What Palestinian Christians Want:

Perhaps the most succinct and accurate articulation of the Palestinian Christian position is found in the Jerusalem Sabeel Document of 2000, produced by the Sabeel Ecumenical Liberation Theology Center in Jerusalem.  Led by the Rev. Dr. Naim Ateek, former Canon of St. Georges’ Anglican Cathedral in Jerusalem and Director of the Sabeel Center, this document summarizes what the overwhelming majority of Palestinian Christians accept as the basis for a just peace in the conflict.  The document begins with a biblical and theological rationale for their position and then turns to the moral basis for their “Peace Principles.”
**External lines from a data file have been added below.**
## ./design.v

```verilog
module lcd_interface(en, rs, rw, io, rst, clk);
	input clk;
	input rst;
	output en;
	output rs, rw;
	inout [7:0] io;
	reg rs_sel, rw_sel;
	reg [7:0] data;
	reg execute;
	wire is_ready;
	reg is_done;
	lcd_controller lcd_module(rs_sel, rw_sel, data, execute, is_ready, en, rs, rw, io, rst, clk);
	always@(posedge clk or negedge rst) begin
		if(rst == 0) begin
			rs_sel <= 0;
			rw_sel <= 0;
			data <= 0;
			execute <= 1;
			is_done <= 0;
		end
		else begin
			if(!is_done && is_ready) begin
				is_done <= 1;
				rs_sel <= 1;
				rw_sel <= 0;
				data <= 8'h41;
				execute <= 0;
			end
			else begin
				execute <= 1;
			end
		end
	end
endmodule
module lcd_controller(rs_in, rw_in, data, ex, ready, en, rs, rw, io, rst, clk, state, timer_done, instr);
	input rs_in, rw_in;
	input [7:0] data;
	input ex;
	output ready;
	output en, rs, rw;
	inout [7:0] io;
	input rst, clk;
	output reg [3:0] state;
	reg [3:0] next_state;
	output reg [1:0] instr;
	wire busy;
	reg done_init;
	reg [7:0] io_buffer;
	reg rw_reg, rs_reg, en_reg, ready_reg;
	assign busy = io[7];
	assign io = (state == INIT_START) ||
					(state == WTI)
					? 8'bZ : io_buffer;
	assign rw = rw_reg;
	assign rs = rs_reg;
	assign en = en_reg;
	assign ready = ready_reg;
	reg timer_start;
	output wire timer_done;
	timer nano_500(32'd30, timer_start, timer_done, clk);
	parameter  
				 INIT_START = 4'h0,
				 WTI			= 4'h1,
				 CLEAR		= 4'h2,
				 FUNC_SET	= 4'h3,
				 TURN_ON		= 4'h4,
				 INC_ADDR	= 4'h5,
				 INIT_SEND	= 4'h6,
				 INC_INSTR	= 4'h7,
				 DATA_WAIT	= 4'h8,
				 EX_SETUP	= 4'hA,
				 EX_SEND		= 4'hB,
				 EX_SPIN		= 4'hC;
	always@(posedge clk or negedge rst) begin
		if(rst == 0) begin
			state <= INIT_START;
		end
		else begin
			state <= next_state;
		end
	end
	always@(*) begin
		if(rst == 0) begin
			next_state = INIT_START;
			timer_start = 0;
		end
		else begin
			case(state)
				INIT_START: begin
					if(timer_done == 1) begin
						next_state = WTI;
						timer_start = 0;
					end
					else begin
						next_state = INIT_START;
						timer_start = 1;
					end
				end
				WTI: begin
					if(timer_done == 1) begin
						if(busy == 1) begin
							next_state = INIT_START;
							timer_start = 0;
						end
						else begin
							if(done_init == 1) begin
								timer_start = 0;
								next_state = DATA_WAIT;
							end
							else begin
								timer_start = 1;
								case(instr)
									2'b00: next_state = CLEAR;
									2'b01: next_state = FUNC_SET;
									2'b10: next_state = TURN_ON;
									2'b11: next_state = INC_ADDR;
								endcase
							end
						end
					end
					else begin
						next_state = WTI;
						timer_start = 1;
					end
				end
				CLEAR: begin
					if(timer_done == 1) begin
						next_state = INIT_SEND;
						timer_start = 0;
					end
					else begin
						next_state = CLEAR;
						timer_start = 1;
					end
				end
				FUNC_SET: begin
					if(timer_done == 1) begin
						next_state = INIT_SEND;
						timer_start = 0;
					end
					else begin
						next_state = FUNC_SET;
						timer_start = 1;
					end
				end
				TURN_ON: begin
					if(timer_done == 1) begin
						next_state = INIT_SEND;
						timer_start = 0;
					end
					else begin
						next_state = TURN_ON;
						timer_start = 1;
					end
				end
				INC_ADDR: begin
					if(timer_done == 1) begin
						next_state = INIT_SEND;
						timer_start = 0;
					end
					else begin
						next_state = INC_ADDR;
						timer_start = 1;
					end
				end
				INIT_SEND: begin
					if(timer_done) begin
						next_state = INC_INSTR;
						timer_start = 0;
					end
					else begin
						next_state = INIT_SEND;
						timer_start = 1;
					end
				end
				INC_INSTR: begin
					next_state = INIT_START;
					timer_start = 0;
				end
				DATA_WAIT: begin
					if(rst == 0) begin
						next_state = INIT_START;
						timer_start = 0;
					end
					else begin
						if(ex == 1) begin
							next_state = DATA_WAIT;
							timer_start = 0;
						end
						else begin
							next_state = EX_SETUP;
							timer_start = 1;
						end
					end
				end
				EX_SETUP: begin
					if(timer_done) begin
						next_state = EX_SEND;
						timer_start = 0;
					end
					else begin
						next_state = EX_SETUP;
						timer_start = 1;
					end
				end
				EX_SEND: begin
					if(timer_done) begin
						next_state = EX_SPIN;
						timer_start = 0;
					end
					else begin
						next_state = EX_SEND;
						timer_start = 1;
					end
				end
				EX_SPIN: begin
					if(ex == 1) begin
						next_state = DATA_WAIT;
					end
					else begin
						next_state = EX_SPIN;
					end
					timer_start = 0;
				end
				default: begin
					next_state = INIT_START;
					timer_start = 0;
				end
			endcase
		end
	end
	always@(posedge clk or negedge rst) begin
		if(rst == 0) begin
			instr <= 2'b00;
			en_reg <= 1'b1;
			rs_reg <= 1'b0;
			rw_reg <= 1'b1;
			ready_reg <= 1'b0;
			done_init <= 0;
		end
		else begin
			case(state)
				INIT_START: begin
					en_reg <= 0;
					rs_reg <= 0;
					rw_reg <= 1;
				end
				WTI: begin
					en_reg <= 1;
				end
				CLEAR: begin
					en_reg <= 0;
					rs_reg <= 0;
					rw_reg <= 0;
					io_buffer <= 8'h01;
				end
				FUNC_SET: begin
					en_reg <= 0;
					rs_reg <= 0;
					rw_reg <= 0;
					io_buffer <= 8'h38;
				end
				TURN_ON: begin
					en_reg <= 0;
					rs_reg <= 0;
					rw_reg <= 0;
					io_buffer <= 8'h0E;
				end
				INC_ADDR: begin
					en_reg <= 0;
					rs_reg <= 0;
					rw_reg <= 0;
					io_buffer <= 8'h06;
				end
				INIT_SEND: begin
					en_reg <= 1;
					if(instr == 2'b11) begin
						done_init = 1;
					end
				end
				INC_INSTR: begin
					case(instr)
						2'b00: instr <= 2'b01;
						2'b01: instr <= 2'b10;
						2'b10: instr <= 2'b11;
						2'b11: instr <= 2'b11;
					endcase
				end
				DATA_WAIT: begin
					ready_reg <= 1;
					en_reg <= 0;
				end
				EX_SETUP: begin
					rs_reg <= rs_in;
					rw_reg <= rw_in;
					io_buffer <= data;
					ready_reg <= 0;
				end
				EX_SEND: en_reg <= 1;
				EX_SPIN: en_reg <= 0;
				default: begin
					en_reg <= en_reg;
					rs_reg <= rs_reg;
					rw_reg <= rw_reg;
					ready_reg <= ready_reg;
				end
			endcase
		end
	end
endmodule
module timer(max, start, done, clk);
	input clk;
	input [32:0] max;
	input start;
	output done;
	reg [32:0] count;
	reg done_reg;
	assign done = done_reg;
	always@(posedge clk) begin
		if(start == 0) begin
			done_reg <= 0;
			count <= 0;
		end
		else begin
			count <= count + 32'b1;
		end
		if(count == max) begin
			done_reg <= 1;
			count <= 0;
		end
		else if (done_reg == 1) begin
			done_reg <= 0;
			count <= 0;
		end
	end
endmodule
```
Once a moral framework has been articulated, the document outlines the legal and political framework for a just peace.  Citing UN resolutions, the Universal Declaration of Human Rights, and the Fourth Geneva Convention, this framework essentially reiterates the international consensus held by every nation with the sole exceptions of Israel and the United States.

These moral, legal, and political principles state the unambiguous basis for a just and lasting peace between Israel and the Palestinians.  Since 1948, it is estimated that approximately 50 peace proposals have been brought forth and all have failed.  In some cases the United States, (often under pressure from Israel) has opposed the principles outlined in the Sabeel Document, despite the fact that the United States has been a signatory to these very principles.

Fortunately, most Protestant, Roman Catholic, and Eastern Orthodox church bodies in Europe, Canada, and the United States have now adopted official policy statements that are in complete accord with the Sabeel Principles.

The task now is to translate these national policies into active moral, spiritual, and even political advocacy by the clergy and laypersons.  The mainline Protestant and Roman Catholic churches can make a significant difference in the near future if there is a concerted effort at education and organization, and there are some indications that the pendulum is swinging in that direction.  The struggle for Palestinian rights remains a distant hope, but the official policies are now in place and the infrastructure for significant action is coming into view.

Don Wagner is associate professor of Religion and Middle Eastern Studies, and executive director of the Center for Middle Eastern Studies at North Park University.